Collection entries -
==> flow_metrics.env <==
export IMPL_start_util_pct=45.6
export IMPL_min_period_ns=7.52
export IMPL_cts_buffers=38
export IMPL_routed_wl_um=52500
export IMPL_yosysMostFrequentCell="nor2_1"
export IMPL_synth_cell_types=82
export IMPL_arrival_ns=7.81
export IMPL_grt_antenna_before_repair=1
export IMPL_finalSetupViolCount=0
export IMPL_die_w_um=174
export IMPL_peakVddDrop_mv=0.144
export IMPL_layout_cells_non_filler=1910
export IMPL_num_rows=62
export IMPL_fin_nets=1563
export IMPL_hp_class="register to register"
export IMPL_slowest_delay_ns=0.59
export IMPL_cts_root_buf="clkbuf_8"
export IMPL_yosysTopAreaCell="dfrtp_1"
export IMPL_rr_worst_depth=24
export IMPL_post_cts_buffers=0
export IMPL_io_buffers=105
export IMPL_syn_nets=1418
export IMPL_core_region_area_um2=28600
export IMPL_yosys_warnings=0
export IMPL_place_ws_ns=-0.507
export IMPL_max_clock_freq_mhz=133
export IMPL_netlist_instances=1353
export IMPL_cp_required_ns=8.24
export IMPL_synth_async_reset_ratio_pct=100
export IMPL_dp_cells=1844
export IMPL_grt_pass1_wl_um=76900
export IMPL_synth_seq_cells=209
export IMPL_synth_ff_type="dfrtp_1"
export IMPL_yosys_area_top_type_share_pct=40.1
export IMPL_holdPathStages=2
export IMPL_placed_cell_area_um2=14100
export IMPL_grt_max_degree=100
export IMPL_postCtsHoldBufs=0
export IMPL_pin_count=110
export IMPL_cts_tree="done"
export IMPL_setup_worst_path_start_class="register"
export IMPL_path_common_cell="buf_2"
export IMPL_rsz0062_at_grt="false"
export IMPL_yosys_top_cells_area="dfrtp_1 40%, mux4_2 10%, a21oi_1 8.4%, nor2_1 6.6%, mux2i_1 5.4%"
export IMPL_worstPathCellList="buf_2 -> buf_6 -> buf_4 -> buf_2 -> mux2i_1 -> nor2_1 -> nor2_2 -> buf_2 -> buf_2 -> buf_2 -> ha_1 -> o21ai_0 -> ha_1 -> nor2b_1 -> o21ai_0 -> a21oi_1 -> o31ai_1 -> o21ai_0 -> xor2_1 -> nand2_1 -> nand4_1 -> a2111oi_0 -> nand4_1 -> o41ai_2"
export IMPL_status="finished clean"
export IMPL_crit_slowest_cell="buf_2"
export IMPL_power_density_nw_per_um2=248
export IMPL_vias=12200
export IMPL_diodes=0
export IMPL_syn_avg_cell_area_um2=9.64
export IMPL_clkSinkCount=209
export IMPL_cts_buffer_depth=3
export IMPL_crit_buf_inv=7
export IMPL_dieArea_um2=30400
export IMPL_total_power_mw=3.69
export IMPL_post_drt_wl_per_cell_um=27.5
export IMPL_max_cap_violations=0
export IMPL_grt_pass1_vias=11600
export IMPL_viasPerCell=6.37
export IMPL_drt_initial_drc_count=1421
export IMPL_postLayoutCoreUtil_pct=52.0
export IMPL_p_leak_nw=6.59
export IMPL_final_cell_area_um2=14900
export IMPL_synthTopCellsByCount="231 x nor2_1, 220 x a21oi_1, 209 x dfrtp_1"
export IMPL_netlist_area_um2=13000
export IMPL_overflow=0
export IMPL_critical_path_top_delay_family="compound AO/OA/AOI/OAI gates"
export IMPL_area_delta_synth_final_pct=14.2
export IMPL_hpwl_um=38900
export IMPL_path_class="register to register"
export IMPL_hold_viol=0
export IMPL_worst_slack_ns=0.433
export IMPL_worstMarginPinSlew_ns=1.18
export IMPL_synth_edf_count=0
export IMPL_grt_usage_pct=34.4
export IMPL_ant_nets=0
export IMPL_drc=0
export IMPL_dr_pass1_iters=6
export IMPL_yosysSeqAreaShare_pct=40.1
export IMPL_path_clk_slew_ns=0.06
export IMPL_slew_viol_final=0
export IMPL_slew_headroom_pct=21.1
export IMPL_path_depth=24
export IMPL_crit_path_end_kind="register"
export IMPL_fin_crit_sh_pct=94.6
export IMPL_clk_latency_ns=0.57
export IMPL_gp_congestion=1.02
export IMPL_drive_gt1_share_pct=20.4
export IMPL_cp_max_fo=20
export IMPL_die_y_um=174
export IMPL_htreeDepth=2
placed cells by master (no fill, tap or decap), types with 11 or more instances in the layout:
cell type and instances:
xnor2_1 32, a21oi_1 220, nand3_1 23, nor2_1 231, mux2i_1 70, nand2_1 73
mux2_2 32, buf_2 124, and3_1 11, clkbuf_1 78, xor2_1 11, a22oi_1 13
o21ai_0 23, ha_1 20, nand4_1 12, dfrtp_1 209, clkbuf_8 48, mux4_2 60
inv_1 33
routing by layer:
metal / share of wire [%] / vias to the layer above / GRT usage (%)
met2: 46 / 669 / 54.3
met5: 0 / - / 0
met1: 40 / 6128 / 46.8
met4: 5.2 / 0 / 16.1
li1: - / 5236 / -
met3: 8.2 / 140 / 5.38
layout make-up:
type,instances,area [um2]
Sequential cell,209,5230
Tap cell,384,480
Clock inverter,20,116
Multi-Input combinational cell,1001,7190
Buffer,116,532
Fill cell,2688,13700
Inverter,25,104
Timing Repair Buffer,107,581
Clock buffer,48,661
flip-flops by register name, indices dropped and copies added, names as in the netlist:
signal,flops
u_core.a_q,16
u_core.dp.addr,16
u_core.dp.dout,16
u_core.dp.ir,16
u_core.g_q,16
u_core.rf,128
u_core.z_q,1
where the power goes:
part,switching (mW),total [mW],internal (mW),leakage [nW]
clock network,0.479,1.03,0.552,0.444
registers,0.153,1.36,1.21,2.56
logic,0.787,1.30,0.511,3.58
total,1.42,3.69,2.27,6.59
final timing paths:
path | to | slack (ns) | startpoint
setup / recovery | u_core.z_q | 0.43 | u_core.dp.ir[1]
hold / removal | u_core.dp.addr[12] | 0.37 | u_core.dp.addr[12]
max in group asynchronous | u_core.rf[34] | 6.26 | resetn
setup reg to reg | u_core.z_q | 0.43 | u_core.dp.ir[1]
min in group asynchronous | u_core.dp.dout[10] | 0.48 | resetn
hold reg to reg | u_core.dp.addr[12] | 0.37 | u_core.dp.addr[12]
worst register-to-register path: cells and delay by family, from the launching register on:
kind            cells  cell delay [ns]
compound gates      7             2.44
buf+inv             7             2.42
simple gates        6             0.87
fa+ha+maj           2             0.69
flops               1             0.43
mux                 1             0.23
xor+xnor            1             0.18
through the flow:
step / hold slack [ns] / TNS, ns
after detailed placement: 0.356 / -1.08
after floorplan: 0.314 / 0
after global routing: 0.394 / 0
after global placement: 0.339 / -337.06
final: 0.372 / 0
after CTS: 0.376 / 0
### config.mk
export PLATFORM = sky130hd
export DESIGN_NAME = foreground_sequencer
export DESIGN_NICKNAME = d
export VERILOG_FILES = /design/src/rtl/foreground_sequencer.sv
export SDC_FILE = /design/constraint.sdc
export NUM_CORES = 1
export LEC_CHECK = 0
export CORE_MARGIN = 2
export CORE_UTILIZATION = 40
export DETAILED_ROUTE_END_ITERATION = 10
export GPL_ROUTABILITY_DRIVEN = 1
export PLACE_DENSITY = 0.66
export SETUP_SLACK_MARGIN = 0.1
export SLEW_MARGIN = 20
export SYNTH_ARGS = -nofsm -noshare
export SYNTH_HDL_FRONTEND = slang
export SYNTH_SLANG_ARGS = --single-unit
### constraint.sdc
create_clock -name Clk -period 2.4 [get_ports Clk]
set_input_delay 0.48 -clock Clk [delete_from_list [all_inputs] [get_ports Clk]]
set_output_delay 0.48 -clock Clk [all_outputs]
set_load 0.02 [all_outputs]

WORK INSTRUCTION - Send back an exact copy of only the lines from the line with "met4: 5.2 / 0 / 16.1" up to and including the line with "Clock buffer,48,661" in the data above.

SOLUTION TO THIS EXERCISE -
met4: 5.2 / 0 / 16.1
li1: - / 5236 / -
met3: 8.2 / 140 / 5.38
layout make-up:
type,instances,area [um2]
Sequential cell,209,5230
Tap cell,384,480
Clock inverter,20,116
Multi-Input combinational cell,1001,7190
Buffer,116,532
Fill cell,2688,13700
Inverter,25,104
Timing Repair Buffer,107,581
Clock buffer,48,661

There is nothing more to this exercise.